***** Material provided *****

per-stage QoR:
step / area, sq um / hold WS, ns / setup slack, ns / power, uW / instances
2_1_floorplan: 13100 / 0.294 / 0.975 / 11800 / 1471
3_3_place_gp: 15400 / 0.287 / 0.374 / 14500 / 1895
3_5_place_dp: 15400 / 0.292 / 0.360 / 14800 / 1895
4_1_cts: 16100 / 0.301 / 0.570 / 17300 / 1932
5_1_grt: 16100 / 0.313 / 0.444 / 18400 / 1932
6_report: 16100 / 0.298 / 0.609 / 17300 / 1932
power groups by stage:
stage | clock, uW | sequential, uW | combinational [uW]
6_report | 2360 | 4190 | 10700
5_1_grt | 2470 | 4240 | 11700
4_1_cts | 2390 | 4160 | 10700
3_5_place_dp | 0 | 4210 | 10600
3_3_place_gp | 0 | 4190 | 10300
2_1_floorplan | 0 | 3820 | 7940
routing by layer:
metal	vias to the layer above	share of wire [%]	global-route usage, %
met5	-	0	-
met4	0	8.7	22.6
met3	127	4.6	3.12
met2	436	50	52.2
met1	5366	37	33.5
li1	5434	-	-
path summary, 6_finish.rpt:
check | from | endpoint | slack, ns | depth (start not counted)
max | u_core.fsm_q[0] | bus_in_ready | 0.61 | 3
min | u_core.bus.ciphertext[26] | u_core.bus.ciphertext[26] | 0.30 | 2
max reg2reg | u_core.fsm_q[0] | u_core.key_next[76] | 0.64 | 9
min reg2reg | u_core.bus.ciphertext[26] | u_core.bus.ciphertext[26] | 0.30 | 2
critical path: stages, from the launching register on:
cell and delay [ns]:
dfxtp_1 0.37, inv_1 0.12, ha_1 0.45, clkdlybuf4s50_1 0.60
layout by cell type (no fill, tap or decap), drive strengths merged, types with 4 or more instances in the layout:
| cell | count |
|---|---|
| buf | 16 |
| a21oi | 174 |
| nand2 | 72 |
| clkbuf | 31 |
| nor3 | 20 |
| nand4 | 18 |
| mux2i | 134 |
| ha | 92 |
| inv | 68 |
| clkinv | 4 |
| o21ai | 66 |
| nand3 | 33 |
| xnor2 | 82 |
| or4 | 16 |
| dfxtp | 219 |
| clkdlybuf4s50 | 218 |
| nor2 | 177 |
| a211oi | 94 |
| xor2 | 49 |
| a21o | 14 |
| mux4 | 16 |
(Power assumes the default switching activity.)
$ cat config.mk
export PLATFORM = sky130hd
export DESIGN_NAME = alu_pipe
export DESIGN_NICKNAME = d
export VERILOG_FILES = /design/src/rtl/alu_pipe.sv
export SDC_FILE = /design/constraint.sdc
export NUM_CORES = 1
export LEC_CHECK = 0
export CAP_MARGIN = 5
export CORE_MARGIN = 5
export CORE_UTILIZATION = 45
export CTS_CLUSTER_DIAMETER = 50
export CTS_CLUSTER_SIZE = 25
export DETAILED_ROUTE_END_ITERATION = 16
export GPL_TIMING_DRIVEN = 0
export PLACE_DENSITY = 0.72
export SYNTH_ARGS = -nofsm -noshare
export SYNTH_HDL_FRONTEND = slang
export SYNTH_SLANG_ARGS = --single-unit
$ cat constraint.sdc
create_clock -name clock -period 3.4 [get_ports clock]
set_clock_uncertainty 0.15 [all_clocks]
set_input_delay 0.68 -clock clock [delete_from_list [all_inputs] [get_ports clock]]
set_output_delay 0.68 -clock clock [all_outputs]
set_load 0.01 [all_outputs]
$ cat src/rtl/alu_pipe.sv
// alu_pipe: pipelined integer ALU with ready/valid handshake, LATENCY register
// stages under one global advance enable, and an opaque tag riding with each op.
// Build option: define ALU_PIPE_MUL_EN to build the multiplier. Without it,
// opcode 6 (MUL) decodes as illegal and no multiplier logic exists.
module alu_pipe #(
   parameter int W       = 16,
   parameter int LATENCY = 2,
   parameter int TAG_W   = 4
) (
   input  logic             clock,
   input  logic             reset_n,
   input  logic             in_valid,
   output logic             in_ready,
   input  logic [3:0]       in_op,
   input  logic [W-1:0]     in_a,
   input  logic [W-1:0]     in_b,
   input  logic             in_cin,
   input  logic [TAG_W-1:0] in_tag,
   output logic             out_valid,
   input  logic             out_ready,
   output logic [W-1:0]     out_res,
   output logic [2*W-1:0]   out_mul,
   output logic             out_carry,
   output logic             out_illegal,
   output logic [TAG_W-1:0] out_tag
);

   localparam int PW = 2 * W;

   localparam logic [3:0] OP_AND  = 4'd0;
   localparam logic [3:0] OP_OR   = 4'd1;
   localparam logic [3:0] OP_XOR  = 4'd2;
   localparam logic [3:0] OP_ADD  = 4'd3;
   localparam logic [3:0] OP_ADDC = 4'd4;
   localparam logic [3:0] OP_SUB  = 4'd5;
   localparam logic [3:0] OP_MUL  = 4'd6;
   localparam logic [3:0] OP_SEQ  = 4'd7;
   localparam logic [3:0] OP_SLTU = 4'd8;
   localparam logic [3:0] OP_SLTS = 4'd9;

   // One global enable: the whole pipe moves, bubbles included, or nothing moves.
   logic adv;

   // Stage registers; index LATENCY-1 is the output stage.
   logic [LATENCY-1:0]            vld_q, vld_d;
   logic [LATENCY-1:0]            cy_q, cy_d;
   logic [LATENCY-1:0]            ill_q, ill_d;
   logic [LATENCY-1:0][W-1:0]     res_q, res_d;
   logic [LATENCY-1:0][PW-1:0]    mul_q, mul_d;
   logic [LATENCY-1:0][TAG_W-1:0] tag_q, tag_d;

   // Front-end (pre-stage-0) results.
   logic [W-1:0]  f_res;
   logic [PW-1:0] f_mul;
   logic          f_cy;
   logic          f_ill;
   logic [W:0]    sum_c;
   logic [W:0]    dif_c;
   logic          cin_add;

   assign adv      = !vld_q[LATENCY-1] || out_ready;
   assign in_ready = adv;

   assign cin_add = (in_op == OP_ADDC) && in_cin;
   assign sum_c   = {1'b0, in_a} + {1'b0, in_b} + {{W{1'b0}}, cin_add};
   // Bit W of the extended difference is the borrow; carry out is its inverse.
   assign dif_c   = {1'b0, in_a} - {1'b0, in_b};

`ifdef ALU_PIPE_MUL_EN
   // Product split into two half-width partial products on b.
   localparam int H = W / 2;
   logic [PW-1:0] pp_lo_c, pp_hi_c;
   logic [PW-1:0] prod_s0;   // full product available at the front
   logic [PW-1:0] prod_s1;   // full product merged on the way into stage 1
   logic          mul_s1;    // stage 0 holds a MUL awaiting its merge

   assign pp_lo_c = PW'(in_a) * PW'(in_b[H-1:0]);
   assign pp_hi_c = PW'(in_a) * PW'(in_b[W-1:H]);

   if (LATENCY == 1) begin : g_mul_comb
      assign prod_s0 = pp_lo_c + (pp_hi_c << H);
      assign prod_s1 = '0;
      assign mul_s1  = 1'b0;
   end else begin : g_mul_split
      logic [PW-1:0] lo_q, hi_q;
      logic          m_q;
      // Stage 0 keeps the partial products; the final add happens into stage 1.
      always_ff @(posedge clock or negedge reset_n) begin
         if (!reset_n) begin
            lo_q <= '0;
            hi_q <= '0;
            m_q  <= 1'b0;
         end else if (adv) begin
            lo_q <= pp_lo_c;
            hi_q <= pp_hi_c;
            m_q  <= in_valid && (in_op == OP_MUL);
         end
      end
      assign prod_s0 = '0;
      assign prod_s1 = lo_q + (hi_q << H);
      assign mul_s1  = m_q;
   end
`endif

   // Opcode decode and arithmetic for the op being offered.
   always_comb begin
      f_res = '0;
      f_mul = '0;
      f_cy  = 1'b0;
      f_ill = 1'b0;
      case (in_op)
         OP_AND:  f_res = in_a & in_b;
         OP_OR:   f_res = in_a | in_b;
         OP_XOR:  f_res = in_a ^ in_b;
         OP_ADD, OP_ADDC: begin
            f_res = sum_c[W-1:0];
            f_cy  = sum_c[W];
         end
         OP_SUB: begin
            f_res = dif_c[W-1:0];
            f_cy  = ~dif_c[W];
         end
`ifdef ALU_PIPE_MUL_EN
         OP_MUL: begin
            f_res = prod_s0[W-1:0];
            f_mul = prod_s0;
         end
`endif
         OP_SEQ:  f_res = {{(W-1){1'b0}}, (in_a == in_b)};
         OP_SLTU: f_res = {{(W-1){1'b0}}, (in_a < in_b)};
         OP_SLTS: f_res = {{(W-1){1'b0}}, ($signed(in_a) < $signed(in_b))};
         default: f_ill = 1'b1;
      endcase
   end

   // Next-state for every stage: stage 0 takes the front end, others shift.
   always_comb begin
      vld_d[0] = in_valid;
      res_d[0] = in_valid ? f_res : '0;
      mul_d[0] = in_valid ? f_mul : '0;
      cy_d[0]  = in_valid && f_cy;
      ill_d[0] = in_valid && f_ill;
      tag_d[0] = in_valid ? in_tag : '0;
      for (int i = 1; i < LATENCY; i++) begin
         vld_d[i] = vld_q[i-1];
         res_d[i] = res_q[i-1];
         mul_d[i] = mul_q[i-1];
         cy_d[i]  = cy_q[i-1];
         ill_d[i] = ill_q[i-1];
         tag_d[i] = tag_q[i-1];
`ifdef ALU_PIPE_MUL_EN
         if (i == 1 && mul_s1) begin
            res_d[i] = prod_s1[W-1:0];
            mul_d[i] = prod_s1;
         end
`endif
      end
   end

   // Stage registers: cleared on reset, advance together only when adv is high.
   always_ff @(posedge clock or negedge reset_n) begin
      if (!reset_n) begin
         vld_q <= '0;
         res_q <= '0;
         mul_q <= '0;
         cy_q  <= '0;
         ill_q <= '0;
         tag_q <= '0;
      end else if (adv) begin
         vld_q <= vld_d;
         res_q <= res_d;
         mul_q <= mul_d;
         cy_q  <= cy_d;
         ill_q <= ill_d;
         tag_q <= tag_d;
      end
   end

   assign out_valid   = vld_q[LATENCY-1];
   assign out_res     = res_q[LATENCY-1];
   assign out_mul     = mul_q[LATENCY-1];
   assign out_carry   = cy_q[LATENCY-1];
   assign out_illegal = ill_q[LATENCY-1];
   assign out_tag     = tag_q[LATENCY-1];

endmodule
# Yosys cells after proc, flatten, opt, wreduce, memory -nomap -nowiden
# Cells that the tools add are included.
# Widths: inputs -> output; s select.
[word_totals]
memories = 0
regBits = 46
mem_bits_ro = 0
latchBits = 0
ram_bits = 0
output_inout_bits = 56
[classes]
n_mul = 0
reduce_logical = 8
bitwise = 4
magnitude_cmp = 2
shifts = 0
n_div = 0
eq_ne = 9
add_sub_neg = 3
mux = 5
[op_table]
columns = ["operator", "count"]
rows = [
  ["$pmux 16 s8", 1],
  ["$lt 16x16->1", 2],
  ["$add 16x16->17", 1],
  ["$add 17x1->17", 1],
  ["$sub 16x16->17", 1],
  ["$and 16x16->16", 1],
  ["$eq 16x16->1", 1],
  ["$mux 16", 1],
  ["$or 16x16->16", 1],
  ["$xor 16x16->16", 1],
  ["$eq 4x3->1 const B", 3],
  ["$reduce_or 9->1", 1],
  ["$eq 4x2->1 const B", 2],
  ["$eq 4x4->1 const B", 2],
  ["$eq 4x1->1 const B", 1],
  ["$logic_not 4->1", 1],
  ["$mux 4", 1],
  ["$logic_and 1x1->1", 3],
  ["$pmux 1 s2", 1],
  ["$reduce_or 2->1", 1],
  ["$logic_not 1->1", 1],
  ["$logic_or 1x1->1", 1],
  ["$mux 1", 1],
  ["$not 1->1", 1],
]

# Longest topological paths before layout
[depth]
ltp_word = 5
ltp_mapped = 12

# Worst setup path before layout
# No wires, ideal clock.
[synth_path]
kind = "input -> register"
from = "input in_op[1]"
to = "register res_q (netlist bit res_d[20])"
arrival_ns = 3.091
stages = 12
required_time_ns = 3.129
setup_time_ns = 0.121
n_path_buf = 2
path_slack_ns = 0.038
cell_sequence = "buf_2 buf_1 nor3_1 nand2_1 fa_1 fa_1 nor2b_1 o21a_1 or3_1 o211ai_2 a221o_1 a22o_1"
[synth_via]
elab_chain_cells = 5
word_cells_on_any_way = 14
cone_classes = "add/sub: 1; eq/ne: 8; mux: 2; reduce/logical: 3"
[synth_rtl]
columns = ["item", "line", "source"]
rows = [
  ["start: declaration", "14", "input logic [3:0] in_op,"],
  ["$eq 4x3->1", "64, 111", ""],
  ["$logic_and 1x1->1", "64", "assign cin_add = (in_op == OP_ADDC) && in_cin;"],
  ["$add 17x1->17", "65", "assign sum_c = {1'b0, in_a} + {1'b0, in_b} + {{W{1'b0}}, cin_add};"],
  ["$pmux 16 s8 (*)", "111", "case (in_op)"],
  ["$mux 16 (*)", "139", "res_d[0] = in_valid ? f_res : '0;"],
  ["end signal: assignment", "171", "res_q <= res_d;"],
  ["end: declaration", "48", "logic [LATENCY-1:0][W-1:0] res_q, res_d;"],
]
# Mark *: on every way between the ends. The rest lies on a longest branch, timed or not.
# A chain may end at the register's enable or synchronous reset.

# Worst setup path after layout
[layout_path]
from = "input in_a[6]"
to = "register res_q (netlist bit res_d[27])"
[layout_via]
elab_chain_cells = 4
word_cells_on_any_way = 5
cone_classes = "add/sub: 3; mux: 2"
[layout_rtl]
columns = ["item", "line", "source"]
rows = [
  ["start: declaration", "15", "input logic [W-1:0] in_a,"],
  ["$add 16x16->17", "65", ""],
  ["$add 17x1->17", "65", ""],
  ["$pmux 16 s8 (*)", "111", ""],
  ["$mux 16 (*)", "139", ""],
]
# Marks and branches as above.

==> results.sh <==
export IMPL_outcome="completed"
export IMPL_portBuffers=67
export IMPL_netlist_area_um2=4640
export IMPL_ys_async_sr_fraction_pct=100
export IMPL_path_delay_family="compound AO/OA/AOI/OAI gates"
export IMPL_synthCells=592
export IMPL_final_common_cell="nand2_1"
export IMPL_clockRootBuffer="clkbuf_8"
export IMPL_ys_flop_type="dfrtp_1"
export IMPL_pwr_share_seq_pct=37.2
export IMPL_fmax_mhz=303
export IMPL_cp_end_kind="register"
export IMPL_dieArea_um2=12500
export IMPL_antenna_found_initial=0
export IMPL_synth_edf_count=0
export IMPL_place_congestion=0.930
export IMPL_synth_compound_area_share_pct=24.1
export IMPL_crit_cells=10
export IMPL_grt_pass1_wl_um=23000
export IMPL_relSlewSlack_pct=29.7
export IMPL_route_detailed_drc=0
export IMPL_ioPinCount=101
export IMPL_yosys_area_share_simple_pct=20.4
export IMPL_synth_top_family_by_area="compound AO/OA/AOI/OAI gates"
export IMPL_cp_common_cell="nand3_1"
export IMPL_diodes=0
export IMPL_tns_ns=0
export IMPL_cts_max_level=2
export IMPL_cp_slowest_cell="clkdlybuf4s50_1"
export IMPL_yosys_mux_area_fraction_pct=3.02
export IMPL_vdd_drop_max_v=0.000163
export IMPL_area_delta_synth_final_pct=26.7
export IMPL_max_stage_delay_ns=0.51
export IMPL_drv_slew=0
export IMPL_coreArea_um2=10200
export IMPL_cts_tree="built"
export IMPL_cts_buffers=5
export IMPL_setup_worst_path_start_class="primary input"
export IMPL_grt_start_max_net_pins=35
export IMPL_timing_critical_path_cells="clkdlybuf4s50_1, inv_1, ha_1, clkbuf_2, nand3_1, nand3_1, o211ai_1, a21oi_1, o311ai_0, a2bb2oi_1"
export IMPL_layout_core_utilization_pct=57.7
export IMPL_arrival_ns=3.32
export IMPL_die_w_um=112
export IMPL_path_class="in2reg"
export IMPL_intPower_uw=1070
export IMPL_hold_class="in2async"
export IMPL_multi_input_area_um2=3180
export IMPL_first_pass_iters=5
export IMPL_synth_seq_area_share_pct=24.8
export IMPL_synth_cell_types=66
export IMPL_drt_iter0_drc=439
export IMPL_power_frac_comb_pct=44.2
export IMPL_crit_required_ns=3.41
export IMPL_fin_nets=792
export IMPL_worstPathMaxFanout=10
export IMPL_cp_num_buf_inv=3
export IMPL_clkPwrFrac_pct=18.6
export IMPL_clkTransAtPathRegs_ns=0.08
export IMPL_grt_setup_unrepaired="no"
export IMPL_wl_per_cell_um=16.9
export IMPL_power_density_nw_per_um2=291
export IMPL_final_seq_area_um2=1150
export IMPL_drive_gt1_share_pct=12.6
export IMPL_r2r_cells=7
export IMPL_gr_total_overflow=0
export IMPL_ant_nets=0
export IMPL_swShare_pct=37.8
export IMPL_final_cell_mix="nand2_1, clkdlybuf4s50_1, inv_1"
export IMPL_worst_pin_slew_ns=1.05
export IMPL_routed_wl_um=14100
export IMPL_clkLatencyLatePin_ns=0.30
export IMPL_cts_buffer_depth=2
export IMPL_fillers=940
export IMPL_fin_crit_sh_pct=97.2
export IMPL_switchingPower_uw=647
export IMPL_holdWs_ns=0.112
export IMPL_synthXorXnorAreaFrac_pct=0.755
export IMPL_finalHoldViolCount=0
export IMPL_p_leak_uw=0.00285
export IMPL_synth_seq_cells=46
export IMPL_period_needed_ns=3.30
export IMPL_avgViaCountPerCell=5.56
export IMPL_grt_pass1_vias=4521
export IMPL_rrSetupSlack_ns=0.57
export IMPL_grtUsageTotal_pct=22.2
export IMPL_rows=37
export IMPL_place_hpwl_um=11200
export IMPL_cap_violations=0
export IMPL_synth_yosys_warnings=0
export IMPL_die_y_um=112
export IMPL_finalSetupViolCount=0
export IMPL_clock_sinks=46
export IMPL_vias=4624
export IMPL_synth_fa_ha_area_share_pct=14.2
export IMPL_syn_area_per_cell_um2=7.84
export IMPL_start_util_pct=45.6
[registers in the layout, summed over array words and instances (netlist names)]
signal and flops:
tag_d 4, cy_q 2, vld_q 2, out_res 16, res_d 16, ill_q 2
out_tag 4
[worst reg2reg max path, stage by stage, from the launching register on]
cell and delay [ns]:
dfrtp_1 0.37, nor2b_2 0.18, inv_1 0.08, nand2_1 0.19, nor3_1 0.80, a22oi_1 0.33, o311ai_0 0.20, a2bb2oi_1 0.39
[layer usage]
metal / vias to the layer above / global-route usage (%) / routed length (um)
met4: 0 / 6.16 / 271
li1: 2245 / - / -
met1: 2161 / 30.7 / 6370
met3: 27 / 3.75 / 961
met5: - / 0 / 0
met2: 191 / 36.0 / 6490
[cells by family (layout without fill, tap and decap cells)]
family / Yosys count / count (layout)
AOI/OAI and AO/OA: 156 / 156
xor gates and xnor gates: 4 / 4
adders and majority gates: 51 / 51
buffers and inverters: 118 / 191
DFF: 46 / 46
muxes: 14 / 14
other: 1 / 32
and+or+nand+nor: 202 / 202
[worst paths after layout]
kind	startpoint	to
max in group asynchronous	reset_n	res_d[30]$_DFFE_PN0P_
setup reg to reg	vld_q[1]$_DFFE_PN0P_	res_d[27]$_DFFE_PN0P_
setup / recovery	in_a[6]	res_d[27]$_DFFE_PN0P_
hold reg to reg	out_res[10]$_DFFE_PN0P_	out_res[10]$_DFFE_PN0P_
min in group clock	out_res[10]$_DFFE_PN0P_	out_res[10]$_DFFE_PN0P_
hold / removal	reset_n	tag_d[4]$_DFFE_PN0P_
[cells in the mapped netlist, drive strengths merged (11+ instances only)]
library cell	count	area [um2]
mux2i	14	140
buf	42	298
a22o	11	96.3
o21ai	24	120
a21oi	28	140
nand2	101	379
ha	48	601
nor3	12	60.1
nor2	26	97.6
dfrtp	46	1150
inv	54	203
clkbuf	22	82.6
[metrics by stage]
step,std cells,setup slack [ns],total power [uW],area (um2)
2_1_floorplan,623,0.0382,1080,4760
3_3_place_gp,826,-0.938,1340,5600
3_5_place_dp,827,-0.960,1350,5620
4_1_cts,834,0.0117,1690,5820
5_1_grt,832,0.00693,1820,5880
6_report,832,0.0968,1710,5880
[power groups by stage]
stage / Clock, uW / Combinational (uW) / Sequential [uW]
CTS: 328 / 729 / 637
detailed placement: 0 / 705 / 649
floorplan: 0 / 421 / 656
global placement: 0 / 694 / 646
global route: 348 / 825 / 644
finish: 319 / 758 / 637
[layout make-up]
| class | instances | area share [%] |
|---|---|---|
| Sequential cell | 46 | 19.6 |
| Buffer | 59 | 6.70 |
| Multi-Input combinational cell | 459 | 54.1 |
| Tap cell | 136 | 2.89 |
| Timing Repair Buffer | 71 | 12.0 |
| Inverter | 54 | 3.45 |
| Clock buffer | 5 | 1.17 |
| Clock inverter | 2 | 0.170 |
[timing repair]
item / CTS / global route
cloned: 0 / 0
buffers inserted: 2 / 1
gates resized for setup: 29 / 16
endpoints found under the setup margin: 17 / 12
pin swaps: 9 / 6
hold buffers: 0 / 0
No activity file was read; power rests on OpenSTA's default activity.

*****

Above are the records. Copy the lines beginning at the one that has "max | u_core.fsm_q[0]" and ending with the one that has "mux4 | 16 |", unchanged.

max | u_core.fsm_q[0] | bus_in_ready | 0.61 | 3
min | u_core.bus.ciphertext[26] | u_core.bus.ciphertext[26] | 0.30 | 2
max reg2reg | u_core.fsm_q[0] | u_core.key_next[76] | 0.64 | 9
min reg2reg | u_core.bus.ciphertext[26] | u_core.bus.ciphertext[26] | 0.30 | 2
critical path: stages, from the launching register on:
cell and delay [ns]:
dfxtp_1 0.37, inv_1 0.12, ha_1 0.45, clkdlybuf4s50_1 0.60
layout by cell type (no fill, tap or decap), drive strengths merged, types with 4 or more instances in the layout:
| cell | count |
|---|---|
| buf | 16 |
| a21oi | 174 |
| nand2 | 72 |
| clkbuf | 31 |
| nor3 | 20 |
| nand4 | 18 |
| mux2i | 134 |
| ha | 92 |
| inv | 68 |
| clkinv | 4 |
| o21ai | 66 |
| nand3 | 33 |
| xnor2 | 82 |
| or4 | 16 |
| dfxtp | 219 |
| clkdlybuf4s50 | 218 |
| nor2 | 177 |
| a211oi | 94 |
| xor2 | 49 |
| a21o | 14 |
| mux4 | 16 |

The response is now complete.